TASK TO COMPLETE: What you return must be an exact copy of the lines in the listing below between the line holding "-> o2111ai_1 ->" and the line holding "core_mm2: 0.00178", inclusive, and nothing more.

THE INPUT:
`src/source/color_settings.svh`:
```
`ifndef COLOR_SETTINGS_SVH
`define COLOR_SETTINGS_SVH

// lane count must stay a power of two
`define COLOR_NUM_LANES   4
`define COLOR_LANE_BITS   2
`define COLOR_LANE_DEPTH  16

`define COLOR_VID_W       6
`define COLOR_DEG_W       8
`define COLOR_COLOR_W     6   // 0..32
`define COLOR_MAP_W       32
`define COLOR_FIFO_DEPTH  4

`define COLOR_APB_AW      8
`define COLOR_REG_CTRL    'h0
`define COLOR_REG_TASKS   'h4
`define COLOR_REG_DONE    'h8
`define COLOR_REG_BAD     'hC

`endif
```
`src/source/color_pkg.sv`:
```
`default_nettype none

`include "color_settings.svh"

package color_pkg;

   // code 2'b11 is not a task
   typedef enum logic [1:0] {
      set_degree     = 2'd0,
      receive_degree = 2'd1,
      receive_color  = 2'd2
   } task_kind_t;

   // 28 bits
   typedef struct packed {
      task_kind_t                kind;
      logic [`COLOR_VID_W-1:0]   vid;    // locale
      logic [`COLOR_VID_W-1:0]   nid;    // sending neighbor
      logic [`COLOR_DEG_W-1:0]   deg;    // own degree on set_degree
      logic [`COLOR_COLOR_W-1:0] color;
   } color_task_t;

   // 12 bits
   typedef struct packed {
      logic [`COLOR_VID_W-1:0]   vid;
      logic [`COLOR_COLOR_W-1:0] color;
   } color_result_t;

   // 57 bits, one per vertex
   typedef struct packed {
      logic [`COLOR_DEG_W-1:0] degree;
      logic [`COLOR_DEG_W-1:0] pend_deg;  // neighbor degrees still to come
      logic [`COLOR_DEG_W-1:0] pend_col;  // outranking colors still to come
      logic [`COLOR_MAP_W-1:0] bitmap;    // colors taken by neighbors
      logic                    colored;
   } vertex_rec_t;

endpackage

`default_nettype wire

```
`src/source/color_collect.sv`:
```
`timescale 1ns/1ps
`default_nettype none

`include "color_settings.svh"

module color_collect import color_pkg::*; (
   input  wire logic                                 clk,
   input  wire logic                                 rstn,
   input  wire logic [`COLOR_NUM_LANES-1:0]          lane_res_valid,
   output logic [`COLOR_NUM_LANES-1:0]               lane_res_ready,
   input  wire color_result_t [`COLOR_NUM_LANES-1:0] lane_res_data,
   output logic                                      result_valid,
   input  wire logic                                 result_ready,
   output color_result_t                             result_data,
   output logic                                      result_sent
);
   logic [`COLOR_LANE_BITS-1:0] ptr;
   logic [`COLOR_LANE_BITS-1:0] gnt;
   logic                        found;

   // first valid lane at or after ptr
   always_comb begin
      logic [`COLOR_LANE_BITS-1:0] cand;
      gnt   = ptr;
      found = 1'b0;
      for (int i = 0; i < `COLOR_NUM_LANES; i++) begin
         cand = ptr + `COLOR_LANE_BITS'(i);   // wraps, lane count is 2**n
         if (!found && lane_res_valid[cand]) begin
            gnt   = cand;
            found = 1'b1;
         end
      end
   end

   assign result_valid = found;
   assign result_data  = lane_res_data[gnt];
   assign result_sent  = result_valid && result_ready;

   always_comb begin
      lane_res_ready = '0;
      if (found) lane_res_ready[gnt] = result_ready;
   end

   always_ff @(posedge clk) begin
      if (!rstn) begin
         ptr <= '0;
      end else if (result_sent) begin
         ptr <= gnt + 1'b1;   // skip past the winner
      end else if (found) begin
         ptr <= gnt;   // park on a stalled grant
      end
   end

endmodule

`default_nettype wire

```
`config.mk`:
```
export PLATFORM = sky130hd
export DESIGN_NAME = color_collect
export DESIGN_NICKNAME = d
export VERILOG_FILES = /design/src/source/color_pkg.sv /design/src/source/color_collect.sv
export VERILOG_INCLUDE_DIRS = /design/src /design/src/source
export SDC_FILE = /design/constraint.sdc
export NUM_CORES = 1
export LEC_CHECK = 0
export ABC_CLOCK_PERIOD_IN_PS = 2800
export CELL_PAD_IN_SITES_DETAIL_PLACEMENT = 1
export CELL_PAD_IN_SITES_GLOBAL_PLACEMENT = 2
export CORE_UTILIZATION = 29
export DETAILED_ROUTE_END_ITERATION = 8
export DONT_BUFFER_PORTS = 1
export PLACE_DENSITY = 0.75
export SLEW_MARGIN = 15
export SYNTH_ARGS = -nofsm -noshare
export SYNTH_HDL_FRONTEND = slang
export SYNTH_SLANG_ARGS = --single-unit
```
`constraint.sdc`:
```
create_clock -name clk -period 2.8 [get_ports clk]
set_clock_uncertainty 0.05 [all_clocks]
set_input_delay 0.42 -clock clk [delete_from_list [all_inputs] [get_ports clk]]
set_output_delay 0.42 -clock clk [all_outputs]
set_load 0.05 [all_outputs]
```
==> results.yml, run 1 <==
routing:
  antenna_left: 0
  num_vias: 612
  wirelength_mm: 1.51
  dr.pass1.iters: 4
  drc: 0
  wl_per_cell_um: 13.1
  drtIter0Drc: 2
  viasPerCell: 5.32
finish:
  fin_area_um2: 785
  fill_cells: 243
  diodes: 0
  largest_register: "ptr"
  final_core_util_pct: 39.6
  drive_gt1_share_pct: 31.8
  reg_top3: "ptr: 2 flops"
  fin_nets: 145
  largest_reg_flops: 2
  syn2layout_area_growth_pct: 27.7
critical_path:
  r2r-start: "ptr[1]"
  r2r_slack_ns: 0.97
  worst-endpoint-required_ns: 2.33
  worstSetupPathType: "register to output pin"
  arrival_ns: 1.92
  worst-path-max-fanout: 29
  start_kind: "register"
  reg2reg_depth: 6
  worst_setup_path_end_kind: "output pin"
  setup.worst_path.start: "ptr[1]"
yosys:
  synth_nets: 126
  synth_area_leaders: "mux2i_1 59%, dfxtp_1 6.5%, nor3_4 2.6%, buf_4 2.4%, nand2_1 2.4%"
  async_reset_ff_share_pct: 0
  yosysTopAreaCellShare_pct: 58.7
  yosys.cell_count.top_type: "mux2i_1"
  netlist_instances: 71
  syn_avg_cell_area_um2: 8.65
  yosysWarnings: 0
  synth_edf_count: 0
  yosysTopAreaCell: "mux2i_1"
  yosysSeqAreaShare_pct: 6.52
  yosys_most_used_dff: "dfxtp_1"
  synth_area_um2: 614
  yosys_register_bits: 2
  ys_types: 25
  yosys-top-cells-count: "36 x mux2i_1, 4 x nand2_1, 3 x nor2_1"
die:
  rows: 16
  die_h_um: 48.0
  die-width_um: 48.0
  core_mm2: 0.00198
  start_util_pct: 31.0
  dieArea_mm2: 0.00231
  ios: 73
place:
  place_congestion: 0.713
  io_buffers: 0
  place_area_um2: 762
  dp_hpwl_mm: 1.27
worst_hold_path:
  min_from: "rstn"
  hp-class: "primary input to register"
  hold_path_depth: 2
clock_tree:
  postCtsResizedCells: 0
  ctsRootBufferMaster: "clkbuf_4"
  cts_tree: "yes"
  cts_sinks: 2
  postCtsHoldBufs: 0
  htreeDepth: 1
  clkSlewWorstSetupHoldPaths_ns: 0.03
  clockBufferDepth: 2
  clkLatencyLatePin_ns: 0.22
  cts_buffers: 3
  cts_setup_buffers: 0
global_routing:
  overflow: 0
  grt_use_total_pct: 11.8
  grt_max_degree: 30
  antenna_found_initial: 0
  grt_pass1_vias: 549
  grt_pass1_wl_mm: 1.95
power_and_ir_drop:
  pwr-share-clk_pct: 12.3
  seqPwrFrac_pct: 7.2
  p_per_area_mw_per_mm2: 667
  p_int_uw: 228
  switchingPower_uw: 295
  ir_drop_v: 0.000298
  p_leak_nw: 0.370
  sw_frac_of_total_pct: 56.4
  power_frac_comb_pct: 80.5
sta:
  fin_tns_setup_ns: 0
  timing_hold_violations_final: 0
  slew_violations: 0
  period_needed_ns: 2.39
  fmax_ghz: 0.418
  rsz0062_at_grt: "false"
  setup_viol: 0
  period_share_pct: 85.4
  relSlewSlack_pct: 71.6
  tightest_slew_ns: 0.424
flow_run:
  maxCapViolCount: 0
run_status:
  outcome: "finished, final reports clean"
[worst paths after layout]
check                         end
setup / recovery  result_data[10]
hold / removal             ptr[0]
setup reg to reg           ptr[1]
hold reg to reg            ptr[0]
[power groups by stage]
stage / registers [mW] / logic, mW / clock network (mW)
5_1_grt: 0.0382 / 0.446 / 0.0721
6_report: 0.0376 / 0.421 / 0.0641
3_3_place_gp: 0.0379 / 0.421 / 0
3_5_place_dp: 0.0383 / 0.427 / 0
4_1_cts: 0.0377 / 0.427 / 0.0682
2_1_floorplan: 0.0366 / 0.338 / 0
[through the flow]
step,cells,setup WS [ns],power (mW),hold slack (ns)
after floorplan,71,0.132,0.375,0.476
after global placement,112,0.532,0.458,0.504
after detailed placement,112,0.527,0.465,0.518
after CTS,115,0.376,0.533,0.292
after global routing,115,0.256,0.556,0.296
final,115,0.408,0.523,0.297
[layout by cell type, fill, tap and decap left out, drive strengths merged]
| cell type | count |
|---|---|
| or4 | 1 |
| mux2i | 36 |
| buf | 18 |
| xnor2 | 1 |
| and3 | 1 |
| nand2 | 4 |
| nor2b | 2 |
| a21oi | 2 |
| nor3b | 1 |
| or3 | 1 |
| inv | 3 |
| nor2 | 3 |
| o2111ai | 1 |
| or2b | 1 |
| o21ai | 1 |
| a211oi | 2 |
| clkbuf | 3 |
| nand2b | 1 |
| dfxtp | 2 |
| o21a | 1 |
| nor3 | 3 |
[layer usage]
metal  vias up  track usage (%)  wire [um]
li1        296                -          -
met1       273             12.4        569
met2        43             23.2        823
met3         0                0        118
met4         0             6.67          0
met5         -                0          0
[worst max-delay path: stages, from the launching register on]
cell	delay (ns)
dfxtp_1	0.33
or3_1	0.37
o2111ai_1	0.11
nand2_1	0.07
buf_4	0.26
mux2i_1	0.17
mux2i_1	0.16
buf_4	0.22
[cells by family after synthesis]
family | after synthesis | synth area share [%]
DFF | 2 | 6.52
buffers and inverters | 7 | 6.92
and+or+nand+nor | 18 | 18.1
muxes | 36 | 58.7
xor gates and xnor gates | 1 | 1.43
AOI/OAI and AO/OA | 7 | 8.35
[area by class of cell]
type	instances	area, um2	share of cell area [%]
Sequential cell	2	40.0	5.10
Inverter	3	11.3	1.44
Timing Repair Buffer	18	135	17.2
Multi-Input combinational cell	62	542	69.1
Tap cell	27	33.8	4.31
Clock buffer	3	22.5	2.87
(Power assumes the default switching activity.)
==> run 2: changes to the inputs <==
--- a/config.mk
+++ b/config.mk
@@ -9,10 +9,11 @@
 export ABC_CLOCK_PERIOD_IN_PS = 2800
 export CELL_PAD_IN_SITES_DETAIL_PLACEMENT = 1
 export CELL_PAD_IN_SITES_GLOBAL_PLACEMENT = 2
-export CORE_UTILIZATION = 29
+export CORE_UTILIZATION = 31
+export CTS_BUF_LIST = sky130_fd_sc_hd__clkbuf_2
 export DETAILED_ROUTE_END_ITERATION = 8
 export DONT_BUFFER_PORTS = 1
-export PLACE_DENSITY = 0.75
+export PLACE_DENSITY_LB_ADDON = 0.1
 export SLEW_MARGIN = 15
 export SYNTH_ARGS = -nofsm -noshare
 export SYNTH_HDL_FRONTEND = slang
==> run 2 against run 1 <==
  * Routed wire length grew 5.4%
  * Register-to-register slack gained 0.05 ns
  * Global-route usage rose by 2.1 points
  * Hold slack improved by 0.032 ns
  * Clock-buffer cell count unchanged
  * Combinational power up 1%
  * Maximum frequency grew 3.1%
  * Final cell count fell by 0.87%
  * Via count rose by 0.98%
  * Non-clock buffer count grew 1
  * Highest routed layer unchanged
  * Sequential cell count unchanged
  * Largest cell class unchanged
  * Cell area is 0.32% lower
==> results.yml, run 2 (same netlist as run 1, synthesis figures left out) <==
routing:
  wl_per_cell_um: 14.0
  dr.pass1.iters: 3
  drc: 0
  antenna_left: 0
  viasPerCell: 5.42
  drtIter0Drc: 6
  num_vias: 618
  wirelength_mm: 1.59
flow_run:
  maxCapViolCount: 0
finish:
  syn2layout_area_growth_pct: 27.3
  fin_nets: 146
  layout_commonest_cell: "mux2i_1"
  reg_top3: "ptr: 2 flops"
  final_cell_mix: "36 x mux2i_1, 19 x buf_4, 4 x nand2_1, 3 x nor2_1, 3 x clkbuf_2"
  largest_reg_flops: 2
  drive_gt1_share_pct: 32.6
  largest_register: "ptr"
  diodes: 0
clock_tree:
  clkLatencyLatePin_ns: 0.20
  cts_tree: "yes"
  clockBufferDepth: 2
  clkSlewWorstSetupHoldPaths_ns: 0.04
  cts_buffers: 3
  cts_setup_buffers: 0
  ctsRootBufferMaster: "clkbuf_2"
  htreeDepth: 1
  postCtsHoldBufs: 0
  cts_sinks: 2
  postCtsResizedCells: 0
run_status:
  outcome: "finished, final reports clean"
sta:
  rsz0062_at_grt: "false"
  period_share_pct: 82.8
  timing_hold_violations_final: 0
  final.setup.worst_slack_ns: 0.481
  setup_viol: 0
  fin_tns_setup_ns: 0
  relSlewSlack_pct: 71.3
  fmax_ghz: 0.431
  period_needed_ns: 2.32
  slew_violations: 0
  tightest_slew_ns: 0.428
critical_path:
  worst-endpoint-required_ns: 2.33
  cpMaxStageDelayCell: "or3_1"
  slowest_delay_ns: 0.37
  worst-path-buf-inv: 2
  worst_setup_path_end_kind: "output pin"
  worstSetupPathType: "register to output pin"
  path_cells: "or3_1 -> o2111ai_1 -> nand2_1 -> buf_4 -> mux2i_1 -> mux2i_1 -> buf_4"
  start_kind: "register"
  critical_path.top_delay_family: "simple AND/OR/NAND/NOR gates"
  worst-path-max-fanout: 16
  arrival_ns: 1.85
global_routing:
  grt_use_total_pct: 13.9
  grt_pass1_vias: 553
  grt_max_degree: 17
  antenna_found_initial: 0
  overflow: 0
  grt_pass1_wl_mm: 2.20
place:
  io_buffers: 0
  place_congestion: 0.649
  place_ws_ns: 0.527
  dp_hpwl_mm: 1.35
die:
  ios: 73
  rows: 15
  start_util_pct: 34.5
  die-width_um: 46.5
  die_h_um: 46.5
  core_mm2: 0.00178
  dieArea_mm2: 0.00216
power_and_ir_drop:
  p_leak_nw: 0.373
  p_per_area_mw_per_mm2: 651
  ir_drop_v: 0.000310
worst_hold_path:
  hp-class: "primary input to register"
-- run 2: cell types whose count changed in the layout (fill, tap and decap cells not counted) --
cell,previous run,this run
buf_4,18,19
clkbuf_4,3,0
clkbuf_2,0,3
-- run 2: layout make-up --
| cell class | instances | area, um2 |
|---|---|---|
| fillers | 215 | 1000 |
| clock buffers | 3 | 15.0 |
| well taps | 25 | 31.3 |
| inverters | 3 | 11.3 |
| multi-input cells | 62 | 542 |
| repair buffers | 19 | 143 |
| flip-flops and latches | 2 | 40.0 |
-- run 2: worst reg2reg max path: stages, from the launching register on --
cell	delay, ns
dfxtp_1	0.33
or3_1	0.37
o2111ai_1	0.12
nand2_1	0.10
buf_4	0.21
and3_2	0.33
nor3_1	0.20
-- run 2: report_power, final --
group	switching, mW	internal [mW]
clock	0.0183	0.0286
combinational	0.275	0.150
sequential	0.00448	0.0330
total	0.297	0.212
-- run 2: stage by stage --
stage | hold slack (ns) | utilization, % | power [mW] | cells | cell area [um2]
3_3_place_gp | 0.509 | 43.0 | 0.463 | 111 | 767
6_report | 0.329 | 43.9 | 0.509 | 114 | 782
5_1_grt | 0.334 | 43.9 | 0.538 | 114 | 782
2_1_floorplan | 0.476 | - | 0.375 | 71 | 624
4_1_cts | 0.321 | 43.9 | 0.518 | 114 | 782
3_5_place_dp | 0.515 | 43.0 | 0.467 | 111 | 767
-- run 2: metal layers --
layer / GRT usage [%] / up-vias / wire, um
li1: - / 300 / -
met1: 16.9 / 276 / 600
met2: 24.4 / 42 / 865
met3: 1.57 / 0 / 129
met4: 5.29 / 0 / 0
met5: 0 / - / 0
-- run 2: worst paths after layout --
path	endpoint	slack, ns	from	cells after the start
worst max-delay path	result_data[11]	0.48	ptr[1]	7
worst min-delay path	ptr[0]	0.33	rstn	2
worst max register to register	ptr[1]	1.02	ptr[1]	6
worst min register to register	ptr[0]	0.52	ptr[0]	2
==> run 3: changes to the inputs <==
--- a/config.mk
+++ b/config.mk
@@ -6,10 +6,10 @@
 export SDC_FILE = /design/constraint.sdc
 export NUM_CORES = 1
 export LEC_CHECK = 0
-export ABC_CLOCK_PERIOD_IN_PS = 2800
+export ABC_CLOCK_PERIOD_IN_PS = 2400
 export CELL_PAD_IN_SITES_DETAIL_PLACEMENT = 1
 export CELL_PAD_IN_SITES_GLOBAL_PLACEMENT = 2
-export CORE_UTILIZATION = 31
+export CORE_UTILIZATION = 29
 export CTS_BUF_LIST = sky130_fd_sc_hd__clkbuf_2
 export DETAILED_ROUTE_END_ITERATION = 8
 export DONT_BUFFER_PORTS = 1
==> constraint.sdc (replaced) <==
create_clock -name clk -period 2.4 [get_ports clk]
set_clock_uncertainty 0.05 [all_clocks]
set_input_delay 0.36 -clock clk [delete_from_list [all_inputs] [get_ports clk]]
set_output_delay 0.36 -clock clk [all_outputs]
set_load 0.05 [all_outputs]
==> run 3 against run 2 <==
  * Global-route usage fell by 2.4 points
  * Via count increased by 1.6%
  * Largest power group unchanged
  * First-iteration DRC count is 17% lower
  * Register-to-register slack got worse by 0.39 ns
  * Largest cell class unchanged
  * Worst setup slack got worse by 0.32 ns
  * Cell area grew 0.80%
  * Combinational power is 16% higher
  * Die area rose by 6.6%
==> results.yml, run 3 (same netlist as run 1, synthesis figures left out) <==
place:
  io_buffers: 0
  dp_hpwl_mm: 1.35
  place_area_um2: 769
  dpl.cell_count: 113
  place_congestion: 0.612
finish:
  diodes: 0
  reg_top3: "ptr: 2 flops"
  syn2layout_area_growth_pct: 28.3
  largest_reg_flops: 2
  layout_commonest_cell: "mux2i_1"
  final_cell_mix: "36 x mux2i_1, 18 x buf_4, 4 x nand2_1, 3 x nor2_1, 3 x clkbuf_2"
  fill_cells: 235
  finalNonFillerCells: 116
  drive_gt1_share_pct: 32.6
  largest_register: "ptr"
  fin_nets: 146
  fin_area_um2: 788
sta:
  setup_viol: 0
  slew_violations: 0
  tightest_slew_ns: 0.388
  fmax_ghz: 0.447
  timing.hold.ws_ns: 0.267
  period_needed_ns: 2.24
  rsz0062_at_grt: "false"
  period_share_pct: 93.1
  relSlewSlack_pct: 74.0
  timing_hold_violations_final: 0
clock_tree:
  cts_setup_buffers: 0
  htreeDepth: 1
  cts_buffers: 3
  cts_tree: "yes"
  clkSlewWorstSetupHoldPaths_ns: 0.03
  ctsRootBufferMaster: "clkbuf_2"
  cts_sinks: 2
  clockBufferDepth: 2
  postCtsHoldBufs: 0
  clkLatencyLatePin_ns: 0.19
flow_run:
  maxCapViolCount: 0
die:
  rows: 16
  start_util_pct: 31.0
  die_h_um: 48.0
  dieArea_mm2: 0.00231
  ios: 73
  core_mm2: 0.00198
  die-width_um: 48.0
global_routing:
  antenna_found_initial: 0
  overflow: 0
  grt_pass1_wl_mm: 1.88
  grt_pass1_vias: 503
  grt_use_total_pct: 11.5
  grt_max_degree: 30
critical_path:
  worst_setup_path_end_kind: "output pin"
  r2r_slack_ns: 0.63
  arrival_ns: 1.83
  setup.worst_path.start: "ptr[1]"
  worstSetupPathType: "register to output pin"
  start_kind: "register"
  worst-endpoint-required_ns: 1.99
  worst-path-max-fanout: 29
  r2r-start: "ptr[1]"
routing:
  num_vias: 628
  drtIter0Drc: 5
  antenna_left: 0
  wl_per_cell_um: 13.8
  wirelength_mm: 1.61
  viasPerCell: 5.41
  drc: 0
  dr.pass1.iters: 2
worst_hold_path:
  hp-class: "primary input to register"
  min_from: "rstn"
power_and_ir_drop:
  p_leak_nw: 0.374
  p_per_area_mw_per_mm2: 751
  ir_drop_v: 0.000384
run_status:
  outcome: "finished, final reports clean"
[run 3: area by class of cell]
| cell class | instances | area [um2] | area share [%] |
|---|---|---|---|
| clock buffer | 3 | 15.0 | 1.90 |
| inverter | 3 | 11.3 | 1.43 |
| sequential | 2 | 40.0 | 5.08 |
| multi-input combinational | 62 | 542 | 68.7 |
| timing repair buffer | 19 | 146 | 18.6 |
| tap | 27 | 33.8 | 4.29 |
[run 3: report_power, final]
group	switching (mW)	internal, mW	total, mW	leakage, nW
registers	0.00520	0.0386	0.0438	0.0167
logic	0.320	0.175	0.495	0.345
clock network	0.0201	0.0332	0.0533	0.0125
total	0.345	0.247	0.592	0.374
[run 3: worst paths after layout]
kind,end,depth (start not counted)
worst max register to register,ptr[1],6
worst max-delay path,result_data[5],7
worst min-delay path,ptr[0],2
worst min register to register,ptr[0],2
[run 3: layer usage]
layer	vias to the layer above	wire (um)	track usage, %
li1	302	-	-
met1	285	553	11.2
met2	41	871	21.9
met3	0	181	3.77
met4	0	0	5.00
met5	-	0	0
[run 3: through the flow]
stage / power (mW) / worst slack, ns / util [%] / TNS (ns)
3_3_place_gp: 0.537 / 0.336 / 38.8 / 0
4_1_cts: 0.600 / 0.0828 / 39.6 / 0
2_1_floorplan: 0.438 / -0.148 / - / -1.13
5_1_grt: 0.624 / 0.0382 / 39.8 / 0
3_5_place_dp: 0.543 / 0.301 / 38.8 / 0
6_report: 0.592 / 0.165 / 39.8 / 0
[run 3: critical path, cell delays in order, from the launching register on]
cell,delay (ns)
dfxtp_1,0.33
or3_1,0.37
o2111ai_1,0.10
nand2_1,0.08
buf_6,0.21
mux2i_1,0.16
mux2i_1,0.15
buf_4,0.22
[run 3: timing repair]
item,in CTS,in global routing
endpoints found under the hold margin,0,0
gates resized for setup,0,1
setup endpoints to repair,0,5
`config.mk`:
```
export PLATFORM = sky130hd
export DESIGN_NAME = header_filter
export DESIGN_NICKNAME = d
export VERILOG_FILES = /design/src/source/udp_rx_pkg.sv /design/src/source/header_filter.sv
export SDC_FILE = /design/constraint.sdc
export NUM_CORES = 1
export LEC_CHECK = 0
export BUFFER_PORTS_ARGS = -buffer_cell sky130_fd_sc_hd__clkbuf_2
export CAP_MARGIN = 20
export CORE_AREA = 8 8 164 166
export CTS_BUF_LIST = sky130_fd_sc_hd__clkbuf_4 sky130_fd_sc_hd__clkbuf_8
export DETAILED_ROUTE_END_ITERATION = 10
export DIE_AREA = 0 0 172 174
export GPL_TIMING_DRIVEN = 0
export HOLD_SLACK_MARGIN = 0.06
export PLACE_DENSITY = 0.35
export SLEW_MARGIN = 20
export SYNTH_ARGS = -nofsm -noshare
export SYNTH_HDL_FRONTEND = slang
export SYNTH_SLANG_ARGS = --single-unit
export TNS_END_PERCENT = 50
```
`constraint.sdc`:
```
create_clock -name clk_i -period 2.9 [get_ports clk_i]
set_input_delay 0.29 -clock clk_i [delete_from_list [all_inputs] [get_ports clk_i]]
set_output_delay 0.29 -clock clk_i [all_outputs]
set_load 0.05 [all_outputs]
```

ANSWER BELOW:
  path_cells: "or3_1 -> o2111ai_1 -> nand2_1 -> buf_4 -> mux2i_1 -> mux2i_1 -> buf_4"
  start_kind: "register"
  critical_path.top_delay_family: "simple AND/OR/NAND/NOR gates"
  worst-path-max-fanout: 16
  arrival_ns: 1.85
global_routing:
  grt_use_total_pct: 13.9
  grt_pass1_vias: 553
  grt_max_degree: 17
  antenna_found_initial: 0
  overflow: 0
  grt_pass1_wl_mm: 2.20
place:
  io_buffers: 0
  place_congestion: 0.649
  place_ws_ns: 0.527
  dp_hpwl_mm: 1.35
die:
  ios: 73
  rows: 15
  start_util_pct: 34.5
  die-width_um: 46.5
  die_h_um: 46.5
  core_mm2: 0.00178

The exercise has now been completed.